Segment Open

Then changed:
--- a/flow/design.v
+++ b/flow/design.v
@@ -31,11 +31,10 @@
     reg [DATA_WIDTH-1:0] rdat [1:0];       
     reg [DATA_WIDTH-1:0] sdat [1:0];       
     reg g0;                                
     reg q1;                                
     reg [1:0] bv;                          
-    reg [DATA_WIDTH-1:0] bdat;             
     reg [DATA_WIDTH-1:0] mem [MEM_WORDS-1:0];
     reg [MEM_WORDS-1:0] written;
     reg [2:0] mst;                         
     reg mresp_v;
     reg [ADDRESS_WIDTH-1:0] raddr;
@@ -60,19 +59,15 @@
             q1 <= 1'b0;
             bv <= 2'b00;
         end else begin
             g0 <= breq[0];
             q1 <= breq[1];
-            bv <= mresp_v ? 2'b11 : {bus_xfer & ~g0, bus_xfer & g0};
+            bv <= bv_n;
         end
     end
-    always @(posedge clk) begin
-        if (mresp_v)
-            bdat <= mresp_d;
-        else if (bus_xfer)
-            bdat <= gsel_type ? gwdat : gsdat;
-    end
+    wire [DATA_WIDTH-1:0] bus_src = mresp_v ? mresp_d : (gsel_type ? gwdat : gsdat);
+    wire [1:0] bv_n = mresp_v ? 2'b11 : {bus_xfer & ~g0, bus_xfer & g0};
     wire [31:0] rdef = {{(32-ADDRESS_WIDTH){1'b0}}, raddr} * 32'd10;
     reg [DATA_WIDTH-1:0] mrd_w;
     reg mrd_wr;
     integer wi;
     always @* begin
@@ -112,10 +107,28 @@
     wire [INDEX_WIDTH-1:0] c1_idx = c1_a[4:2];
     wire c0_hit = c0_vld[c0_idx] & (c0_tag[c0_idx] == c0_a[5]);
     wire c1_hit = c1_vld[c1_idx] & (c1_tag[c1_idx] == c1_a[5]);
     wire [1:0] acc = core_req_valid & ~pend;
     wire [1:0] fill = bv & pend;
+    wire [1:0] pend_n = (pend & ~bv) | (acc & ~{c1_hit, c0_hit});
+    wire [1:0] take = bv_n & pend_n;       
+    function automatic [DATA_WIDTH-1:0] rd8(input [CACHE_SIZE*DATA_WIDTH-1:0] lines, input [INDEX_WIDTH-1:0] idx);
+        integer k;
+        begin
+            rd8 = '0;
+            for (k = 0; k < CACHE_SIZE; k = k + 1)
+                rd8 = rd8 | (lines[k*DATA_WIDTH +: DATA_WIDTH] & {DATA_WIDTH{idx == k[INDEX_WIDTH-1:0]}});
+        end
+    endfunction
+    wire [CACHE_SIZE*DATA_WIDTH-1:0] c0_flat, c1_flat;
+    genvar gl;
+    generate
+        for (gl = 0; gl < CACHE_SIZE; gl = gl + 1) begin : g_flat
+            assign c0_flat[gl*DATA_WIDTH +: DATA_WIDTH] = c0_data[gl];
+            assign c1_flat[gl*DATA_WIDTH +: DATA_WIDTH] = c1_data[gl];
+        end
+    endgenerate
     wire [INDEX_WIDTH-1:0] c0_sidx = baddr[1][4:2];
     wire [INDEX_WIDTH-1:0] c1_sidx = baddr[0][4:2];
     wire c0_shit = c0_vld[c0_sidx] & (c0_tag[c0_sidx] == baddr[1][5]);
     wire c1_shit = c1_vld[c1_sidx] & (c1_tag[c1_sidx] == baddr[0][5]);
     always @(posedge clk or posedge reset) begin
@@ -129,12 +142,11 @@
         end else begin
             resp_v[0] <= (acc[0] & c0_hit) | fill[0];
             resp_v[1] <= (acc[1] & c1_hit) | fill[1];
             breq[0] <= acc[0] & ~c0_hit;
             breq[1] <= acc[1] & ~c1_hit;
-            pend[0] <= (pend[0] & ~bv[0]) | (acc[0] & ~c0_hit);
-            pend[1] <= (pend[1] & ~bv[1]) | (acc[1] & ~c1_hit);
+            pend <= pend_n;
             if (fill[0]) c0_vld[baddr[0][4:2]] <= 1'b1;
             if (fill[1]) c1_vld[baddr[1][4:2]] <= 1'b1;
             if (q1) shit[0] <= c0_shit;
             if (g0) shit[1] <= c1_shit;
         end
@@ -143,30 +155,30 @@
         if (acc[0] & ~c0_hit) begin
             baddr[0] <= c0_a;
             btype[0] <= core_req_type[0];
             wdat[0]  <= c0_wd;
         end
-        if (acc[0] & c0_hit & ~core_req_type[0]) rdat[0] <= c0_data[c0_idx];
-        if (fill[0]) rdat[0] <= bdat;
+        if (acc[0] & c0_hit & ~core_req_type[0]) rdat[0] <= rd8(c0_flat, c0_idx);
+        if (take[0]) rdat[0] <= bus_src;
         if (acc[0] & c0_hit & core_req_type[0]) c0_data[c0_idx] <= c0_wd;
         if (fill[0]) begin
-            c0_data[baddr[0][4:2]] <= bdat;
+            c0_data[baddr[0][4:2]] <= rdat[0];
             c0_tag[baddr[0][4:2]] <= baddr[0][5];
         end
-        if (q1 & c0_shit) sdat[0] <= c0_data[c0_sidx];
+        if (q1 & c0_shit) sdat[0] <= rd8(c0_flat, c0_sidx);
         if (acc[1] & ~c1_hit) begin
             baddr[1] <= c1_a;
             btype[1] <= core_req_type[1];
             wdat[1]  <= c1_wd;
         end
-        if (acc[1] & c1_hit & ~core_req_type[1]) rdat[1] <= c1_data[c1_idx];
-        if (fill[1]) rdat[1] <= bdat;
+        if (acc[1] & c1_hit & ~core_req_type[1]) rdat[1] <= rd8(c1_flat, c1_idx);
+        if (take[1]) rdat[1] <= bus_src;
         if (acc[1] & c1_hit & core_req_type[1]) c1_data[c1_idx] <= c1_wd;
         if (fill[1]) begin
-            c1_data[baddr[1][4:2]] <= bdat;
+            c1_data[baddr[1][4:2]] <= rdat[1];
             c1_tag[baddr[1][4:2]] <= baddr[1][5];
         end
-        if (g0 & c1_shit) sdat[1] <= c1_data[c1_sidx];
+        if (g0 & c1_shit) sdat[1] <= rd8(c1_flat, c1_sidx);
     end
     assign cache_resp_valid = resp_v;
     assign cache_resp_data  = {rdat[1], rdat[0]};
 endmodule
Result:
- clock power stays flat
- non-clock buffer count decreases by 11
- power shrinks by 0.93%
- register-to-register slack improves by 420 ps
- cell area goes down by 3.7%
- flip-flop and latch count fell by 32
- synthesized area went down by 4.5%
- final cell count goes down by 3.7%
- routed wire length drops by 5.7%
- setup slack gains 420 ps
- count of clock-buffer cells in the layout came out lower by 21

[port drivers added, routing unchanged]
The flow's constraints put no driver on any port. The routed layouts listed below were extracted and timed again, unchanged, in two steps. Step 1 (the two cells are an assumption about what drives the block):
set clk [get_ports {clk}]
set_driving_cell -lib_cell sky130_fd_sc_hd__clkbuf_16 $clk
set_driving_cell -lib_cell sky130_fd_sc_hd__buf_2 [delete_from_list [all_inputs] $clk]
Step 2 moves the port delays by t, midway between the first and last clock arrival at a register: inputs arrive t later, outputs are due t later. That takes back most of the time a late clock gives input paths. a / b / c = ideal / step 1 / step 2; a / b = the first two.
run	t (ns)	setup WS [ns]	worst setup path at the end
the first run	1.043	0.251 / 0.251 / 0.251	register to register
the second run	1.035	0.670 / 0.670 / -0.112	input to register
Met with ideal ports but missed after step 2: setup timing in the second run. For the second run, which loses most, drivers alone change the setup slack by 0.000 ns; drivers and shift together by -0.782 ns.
Source: an optimization exercise on an open RTL-to-GDS flow (aim: small area and a short achievable clock period). Production flows keep margins and buffers that such runs may drop. In this exercise RTL edits were held to simulation tests only and were not proved equivalent to the original.

==> flow/design.v, too long to show whole: its modules and the start of the top module <==
// module sig_altmult_add: 1803 lines
module sig_altmult_add
(
	input signed [15:0] dataa, datab, datac, datad,
	input 		clock, aclr,
	output reg 	[32:0] result
);
  // ...
==> flow/flow/run.sh <==
#!/bin/bash
set -uo pipefail
here=$(pwd)
bash standard.sh "SYNTH_ARGS=-noabc" \
  "BUFFER_PORTS_ARGS=-buffer_cell sky130_fd_sc_hd__buf_1" \
  "POST_FLOORPLAN_TCL=$here/flow/upsize.tcl" finish > run_make.log 2>&1
status=$?
tail -20 run_make.log
exit $status
==> flow/flow/upsize.tcl <==
foreach inst [get_cells -quiet {a_r* c_r* m0_* m1_*}] {
  if {[get_property [get_lib_cells -of_objects $inst] name] == "sky130_fd_sc_hd__dfxtp_1"} {
    replace_cell $inst sky130_fd_sc_hd__dfxtp_4
  }
}
==> flow/standard.sh <==
#!/bin/bash
# synth_recipe.tcl (not shown) runs the flow's synth.tcl, then flattens the netlist and writes it again
# the make line also repeats each setting of config.mk as NAME=value (left out here)
make -C /OpenROAD-flow-scripts/flow DESIGN_CONFIG=/design/flow/config.mk WORK_HOME=/design/flow/orfs CLKGATE_MAP_FILE= SYNTH_SCRIPT=/design/flow/synth_recipe.tcl "${@:-finish}"
==> flow/config.mk <==
export PLATFORM = sky130hd
export DESIGN_NAME = sig_altmult_add
export DESIGN_NICKNAME = sig_altmult_add
export VERILOG_FILES = /design/flow/design.v
export SDC_FILE = /design/flow/constraint.sdc
export NUM_CORES = 4
export LEC_CHECK = 0
export CAP_MARGIN = 20
export CORE_MARGIN = 2
export CORE_UTILIZATION = 40
export CTS_BUF_LIST = sky130_fd_sc_hd__clkbuf_16
export CTS_CLUSTER_DIAMETER = 100
export CTS_CLUSTER_SIZE = 28
export SETUP_SLACK_MARGIN = 3.95
export SLEW_MARGIN = 20
==> flow/constraint.sdc <==
create_clock -name core_clock -period 7.0 [get_ports {clock}]
set_input_delay 1.4000 -clock core_clock [delete_from_list [all_inputs] [get_ports {clock}]]
set_output_delay 1.4000 -clock core_clock [all_outputs]
set_load 0.01 [all_outputs]
==> metrics.md, run 1 <==
| Metric | Value |
|---|---|
| Status | timing/DRC/antenna clean |
| Tmin final | 2960 ps |
| Largest net degree at the start of global routing | 42 |
| Clk pin slew, worst setup/hold paths | 100 ps |
| Syn avg cell area | 10.7 um^2 |
| Largest family of logic cells by synthesized area | adder cells |
| Max Fclk | 0.338 GHz |
| Top area cells in the synthesized netlist | fa_1 24%, dfxtp_1 21%, xnor2_1 16% |
| Hold path depth | 0 |
| Layout cells sized above 1 | 11.9% |
| Setup WS pre-CTS | 3780 ps |
| Hpwl dp | 33,400 um |
| Worst Hold Path EP | v2$_DFF_PP0_ |
| Crit share post-route | 42.3% |
| Worst clock skew | 26.2 ps |
| Count of flip-flops with a built-in enable after synthesis | 0 |
| M1 GR Usage | 29.7% |
| Cells after Synth | 1,561 |
| Total GRT Usage | 20.8% |
| Multi-input gate area | 11,900 um^2 |
| TAP cells | 532 |
| Diode count | 0 |
| Multi-input comb cells | 1,147 |
| Worst hold path class | register to register |
| Initial antenna violation count | 0 |
| CP required | 7400 ps |
| Fin Hold WS | 361 ps |
| Critical Path Start | t_r[35]$_DFF_P_ |
| Max cap viols | 0 |
| Synth top cells by count | 314 x xnor2_1, 240 x a22oi_1, 201 x fa_1 |
| Top_reg_cell synth | dfxtp_1 |
| Area leader, netlist | fa_1 |
==> run 2, diff against run 1 <==
--- a/flow/config.mk
+++ b/flow/config.mk
@@ -11,5 +11,6 @@
 export CTS_BUF_LIST = sky130_fd_sc_hd__clkbuf_16
 export CTS_CLUSTER_DIAMETER = 100
 export CTS_CLUSTER_SIZE = 28
+export GPL_ROUTABILITY_DRIVEN = 0
 export SETUP_SLACK_MARGIN = 3.95
 export SLEW_MARGIN = 20
==> metrics.md, run 2 <==
| Metric | Value |
|---|---|
| Row count | 74 |
| Hold Fails Final Rpt | 0 |
| R2r startpoint | t_r[30]$_DFF_P_ |
| Final setup viols | 0 |
| Die footprint | 43,400 um^2 |
| Worst reg2reg path depth | 12 |
| Synth top cells by count | 314 x xnor2_1, 240 x a22oi_1, 201 x fa_1 |
| IO buf count | 98 |
| Crit share post-route | 42.8% (+0.54 points) |
| Die X | 208 um |
| Arr. time, crit path | 3380 ps |
| Setup tns final | 0 ps |
| Synth cell types | 58 |
| Final wirelength | 44,800 um |
| Status | timing/DRC/antenna clean |
| Total GRT Usage | 20.5% (-0.25 points) |
| DR pass1 iterations | 5 |
| Critical Path Fanout Max | 5 |
| Largest register FFs | 92 |
| Critical path capture point type | register |
| Nets | 1,862 |
| Initial antenna violation count | 0 (unchanged) |
| Diode count | 0 (unchanged) |
| Fin Hold WS | 365 ps (+3.61 ps) |
| Synth Register Bits | 207 |
| Clock buffer depth | 3 |
| Max cap viols | 0 (unchanged) |
| Seq/Total Area, Yosys | 25.8% |
| Placed Instance Area | 17,500 um^2 |
| DRT antenna net count | 0 |
| Top area cells in the synthesized netlist | fa_1 24%, dfxtp_1 21%, xnor2_1 16% |
| Worst setup endpoint | s_r[32]$_DFF_PP0_ |
| CP required | 7380 ps (-20 ps) |
| WL/cell | 21.6 um |
| Max Slew Vio Count | 0 |
| Top reg by flops | t_r |
| Synth async-reset ratio | 16.9% |
| Cells after Synth | 1,561 (unchanged) |
| Design area | 18,300 um^2 |
| Biggest regs | t_r (92), s_r (33) |
| DRC Markers | 0 |
| Area leader, netlist | fa_1 |
| Grt total ovfl | 0 |
| Worst clock skew | 24.9 ps (-1.31 ps) |
| Count of flip-flops with a built-in enable after synthesis | 0 (unchanged) |
| R2R Setup Slk | 4000 ps |
| P&R area growth vs syn | 9.30% |
| Root Driver | clkbuf_16 |
| Total CTS buffers | 13 |
| Post-synth top area share | 24.1% |
| Num Clock Sinks | 207 |
| Unrepaired setup endpoints after global routing | yes |
| Worst hold path class | register to register |
| Initial Utilization | 40.8% |
| Die span in y | 208 um |
| Largest net degree at the start of global routing | 42 (unchanged) |
| Vias post-DR | 11,700 |
| Synth Cell Area | 16,700 um^2 |
| Clk pin slew, worst setup/hold paths | 110 ps (about the same) |
| Initial DRC count | 977 |
| Most frequent cells in the layout | 310 x xnor2_1, 240 x a22oi_1, 200 x fa_1, 98 x buf_1, 89 x dfxtp_1 |
| Layout cells sized above 1 | 11.2% (-0.73 points) |
| Final Core Density | 44.6% |
| Max Fclk | 0.334 GHz (-1.3%) |
| Core ar. | 41,000 um^2 |
| Critical Path Start | t_r[30]$_DFF_P_ |
| Yosys warns | 1 |
| Top_reg_cell synth | dfxtp_1 |
| CTS tree | built |
| Most frequent cell after synthesis | xnor2_1 |
| Crit Path Class | register to register |
| Syn avg cell area | 10.7 um^2 (unchanged) |
| Clock Latency Late Sink | 510 ps |
| Hold-fix buffers, CTS | 0 |
| Via-per-instance ratio | 5.62 |
| H-tree level count | 1 |
| Global-route wire length before repair | 70,500 um |
| Vias in the first global route | 11,800 |
| Syn Nets | 1,887 |
| Hpwl dp | 33,100 um (-0.75%) |
| Io pins | 99 |
| Tmin final | 3000 ps (+38.1 ps) |
| Most common cell after layout, fill and taps aside | xnor2_1 |
| Crit Reg-Reg Endpoint | s_r[32]$_DFF_PP0_ |
| CP startpoint kind | register |
-- run 2: area by class of cell --
type	count	area (um^2)
fill	3820	22700
multi-input combinational	1147	11900
sequential	207	4620
tap	532	666
timing repair buffer	111	465
clock buffer	13	325
inverter	56	210
clock inverter	8	88.8
-- run 2: worst min path at each step --
stage	start	end	cells past startpoint
floorplan	v1$_DFF_PP0_	v2$_DFF_PP0_	0
global placement	v1$_DFF_PP0_	v2$_DFF_PP0_	0
detailed placement	v1$_DFF_PP0_	v2$_DFF_PP0_	0
CTS	v1$_DFF_PP0_	v2$_DFF_PP0_	0
global route	v1$_DFF_PP0_	v2$_DFF_PP0_	0
finish	v1$_DFF_PP0_	v2$_DFF_PP0_	0
-- run 2: logic make-up (layout without fill, tap and decap cells) --
group | count (synthesis) | count (layout) | share of synthesized area (%)
AOI/OAI and AO/OA | 343 | 343 | 14.9
xor gates and xnor gates | 367 | 367 | 19.3
adders and majority gates | 290 | 290 | 30.3
buffers and inverters | 207 | 188 | 4.71
DFF | 207 | 207 | 25.8
muxes | 6 | 6 | 0.359
other | 1 | 1 | 0.0224
and+or+nand+nor | 140 | 140 | 4.61
-- run 2: per-layer routing --
metal  global-route usage (%)  vias up  wire (um)
met2                     31.9      561      20000
li1                         -     5197          -
met3                     3.43       70       3920
met5                        0        -          0
met1                     29.6     5834      19900
met4                     5.56        0        973
-- run 2: through the flow --
stage / cells / setup WS (ps)
2_1_floorplan: 1561 / 3920
3_3_place_gp: 2042 / 3810
3_5_place_dp: 2042 / 3720
4_1_cts: 2066 / 3930
5_1_grt: 2074 / 3920
6_report: 2074 / 4000
-- run 2: worst max-delay path: stages, from the launching register on --
cell	delay [ps]
dfxtp_1	320
ha_1	220
xnor2_1	260
xnor2_2	120
maj3_1	410
ha_4	260
a21oi_2	130
o21ai_2	80
a21o_1	200
a221o_1	330
a41oi_4	290
o22ai_2	120
mux2i_1	130
-- run 2: timing repair --
| item | CTS | global route |
|---|---|---|
| buffers inserted | 3 | 8 |
| setup endpoints to repair | 7 | 13 |
| pin swaps | 6 | 21 |
| gates resized for setup | 23 | 33 |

Segment Closed

* [Work task]
What is asked for is an exact copy of the lines above from the one containing "if (acc[0] & ~c0_hit) begin" through the one containing "if (acc[0] & c0_hit & core_req_type[0])", and only those.

* [Result]
         if (acc[0] & ~c0_hit) begin
             baddr[0] <= c0_a;
             btype[0] <= core_req_type[0];
             wdat[0]  <= c0_wd;
         end
-        if (acc[0] & c0_hit & ~core_req_type[0]) rdat[0] <= c0_data[c0_idx];
-        if (fill[0]) rdat[0] <= bdat;
+        if (acc[0] & c0_hit & ~core_req_type[0]) rdat[0] <= rd8(c0_flat, c0_idx);
+        if (take[0]) rdat[0] <= bus_src;
         if (acc[0] & c0_hit & core_req_type[0]) c0_data[c0_idx] <= c0_wd;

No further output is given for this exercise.